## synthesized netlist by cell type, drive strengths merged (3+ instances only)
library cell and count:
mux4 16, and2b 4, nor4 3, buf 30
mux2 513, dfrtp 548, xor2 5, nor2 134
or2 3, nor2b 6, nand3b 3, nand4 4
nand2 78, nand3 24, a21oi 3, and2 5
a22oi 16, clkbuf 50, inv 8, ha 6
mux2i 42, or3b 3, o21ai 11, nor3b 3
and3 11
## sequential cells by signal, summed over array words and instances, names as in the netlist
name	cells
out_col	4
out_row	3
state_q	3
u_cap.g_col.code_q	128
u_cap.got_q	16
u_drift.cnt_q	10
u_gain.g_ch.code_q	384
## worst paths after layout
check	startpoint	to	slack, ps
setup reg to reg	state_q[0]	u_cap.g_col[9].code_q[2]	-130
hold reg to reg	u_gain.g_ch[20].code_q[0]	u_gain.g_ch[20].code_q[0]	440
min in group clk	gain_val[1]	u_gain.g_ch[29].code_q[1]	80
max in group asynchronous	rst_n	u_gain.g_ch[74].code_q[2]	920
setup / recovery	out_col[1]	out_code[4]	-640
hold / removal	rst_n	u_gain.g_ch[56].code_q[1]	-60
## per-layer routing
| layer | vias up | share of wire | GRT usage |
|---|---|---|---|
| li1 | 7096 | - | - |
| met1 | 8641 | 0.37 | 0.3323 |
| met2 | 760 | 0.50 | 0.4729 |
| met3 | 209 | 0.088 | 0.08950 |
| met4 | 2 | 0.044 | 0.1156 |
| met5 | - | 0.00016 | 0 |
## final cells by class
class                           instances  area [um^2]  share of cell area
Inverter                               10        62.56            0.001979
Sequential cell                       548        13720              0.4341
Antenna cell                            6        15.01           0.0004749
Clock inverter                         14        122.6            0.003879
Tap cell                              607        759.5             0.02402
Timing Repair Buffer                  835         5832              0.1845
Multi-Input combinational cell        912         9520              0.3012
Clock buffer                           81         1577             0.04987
==> src/rtl/uart_rxq_pkg.sv <==
package uart_rxq_pkg;

    localparam int          BYTE_W   = 8;
    localparam logic [7:0]  FCR_KEEP = 8'hC9;

    typedef enum logic [1:0] {
        TRIG_1  = 2'b00,
        TRIG_4  = 2'b01,
        TRIG_8  = 2'b10,
        TRIG_14 = 2'b11
    } trig_code_e;

    // control register layout, bit 7 first
    typedef struct packed {
        trig_code_e trig;
        logic [1:0] spare;
        logic       dma_sel;
        logic       tx_clr;
        logic       rx_clr;
        logic       enable;
    } fcr_t;

    typedef struct packed {
        logic dr;
        logic oe;
        logic bi;
    } line_stat_t;

    function automatic int unsigned trig_level(trig_code_e c);
        case (c)
            TRIG_1:  return 1;
            TRIG_4:  return 4;
            TRIG_8:  return 8;
            default: return 14;
        endcase
    endfunction

endpackage

==> src/rtl/uart_rxq_store.sv <==
module uart_rxq_store #(
    parameter int DEPTH = 16,
    parameter int W     = 8,
    localparam int CNT_W = $clog2(DEPTH + 1)
) (
    input  logic             clk,
    input  logic             rst,
    input  logic             clr_i,
    input  logic             push_i,
    input  logic [W-1:0]     data_i,
    input  logic             pop_i,
    output logic [W-1:0]     head_o,
    output logic [CNT_W-1:0] count_o
);
    localparam int PTR_W = (DEPTH > 1) ? $clog2(DEPTH) : 1;

    logic [W-1:0]     mem [DEPTH];
    logic [PTR_W-1:0] wptr, rptr, wnext, rnext;
    logic [CNT_W-1:0] count_q;

    generate
        if ((1 << PTR_W) == DEPTH) begin : g_pow2
            assign wnext = wptr + 1'b1;
            assign rnext = rptr + 1'b1;
        end else begin : g_wrap
            assign wnext = (wptr == PTR_W'(DEPTH - 1)) ? '0 : wptr + 1'b1;
            assign rnext = (rptr == PTR_W'(DEPTH - 1)) ? '0 : rptr + 1'b1;
        end
    endgenerate

    always_ff @(posedge clk) begin
        if (push_i && !clr_i)
            mem[wptr] <= data_i;
    end

    always_ff @(posedge clk) begin
        if (rst || clr_i) begin
            wptr    <= '0;
            rptr    <= '0;
            count_q <= '0;
        end else begin
            if (push_i) wptr <= wnext;
            if (pop_i)  rptr <= rnext;
            count_q <= count_q + CNT_W'(push_i) - CNT_W'(pop_i);
        end
    end

    assign head_o  = mem[rptr];
    assign count_o = count_q;


    push_full_chk: assert property (@(posedge clk) disable iff (rst)
        (count_q == CNT_W'(DEPTH)) |-> !push_i);


    pop_empty_chk: assert property (@(posedge clk) disable iff (rst)
        (count_q == '0) |-> !pop_i);

endmodule
===== config.mk =====
export PLATFORM = sky130hd
export DESIGN_NAME = operand_addr_unit
export DESIGN_NICKNAME = d
export VERILOG_FILES = /design/src/rtl/oau_pkg.sv /design/src/rtl/oau_decode.sv /design/src/rtl/oau_addr_calc.sv /design/src/rtl/oau_seq.sv /design/src/rtl/operand_addr_unit.sv
export SDC_FILE = /design/constraint.sdc
export NUM_CORES = 1
export LEC_CHECK = 0
export BUFFER_PORTS_ARGS = -buffer_cell sky130_fd_sc_hd__buf_2
export CELL_PAD_IN_SITES_DETAIL_PLACEMENT = 0
export CELL_PAD_IN_SITES_GLOBAL_PLACEMENT = 1
export CORE_MARGIN = 1.5
export CORE_UTILIZATION = 43
export DETAILED_ROUTE_END_ITERATION = 10
export PLACE_DENSITY = 0.77
export SYNTH_ARGS = -nofsm -noshare
export SYNTH_HDL_FRONTEND = slang
export SYNTH_HIERARCHICAL = 1
export SYNTH_SLANG_ARGS = --single-unit

===== constraint.sdc =====
create_clock -name clk -period 5.56 [get_ports clk]
set_clock_uncertainty 0.15 [all_clocks]
set_input_delay 0.556 -clock clk [delete_from_list [all_inputs] [get_ports clk]]
set_output_delay 0.556 -clock clk [all_outputs]
set_load 0.005 [all_outputs]

===== src/rtl/oau_pkg.sv =====
package oau_pkg;

   localparam logic [3:0] AM_IMPL = 4'd0;
   localparam logic [3:0] AM_IMM  = 4'd1;
   localparam logic [3:0] AM_ZP   = 4'd2;
   localparam logic [3:0] AM_ZPX  = 4'd3;
   localparam logic [3:0] AM_ZPY  = 4'd4;
   localparam logic [3:0] AM_ABS  = 4'd5;
   localparam logic [3:0] AM_ABSX = 4'd6;
   localparam logic [3:0] AM_ABSY = 4'd7;
   localparam logic [3:0] AM_IND  = 4'd8;
   localparam logic [3:0] AM_XIND = 4'd9;
   localparam logic [3:0] AM_INDY = 4'd10;

   typedef enum logic [1:0] {
      IX_NONE = 2'd0,
      IX_X    = 2'd1,
      IX_Y    = 2'd2
   } idx_sel_e;

   // Per-mode attributes driven by the decoder
   typedef struct packed {
      logic [1:0] nbytes;     // operand bytes following the opcode
      logic       no_read;    // completes without touching memory
      logic       two_op;     // operand is two bytes
      logic       ptr;        // a pointer pair is dereferenced
      logic       ptr_zp;     // pointer lives in page zero
      logic       pre_x;      // X is added before dereference
      logic       zp_result;  // result stays inside page zero
      idx_sel_e   idx;        // index added to the final address
   } am_attr_t;

   typedef enum logic [2:0] {
      ST_IDLE  = 3'd0,
      ST_OPLO  = 3'd1,
      ST_OPHI  = 3'd2,
      ST_PTRLO = 3'd3,
      ST_PTRHI = 3'd4,
      ST_LAST  = 3'd5
   } st_e;

endpackage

──────

_Goal of the exercise_.
Say how many lines in the preceding material include the word "group", with no other words in the reply.

_Problem solution_.
2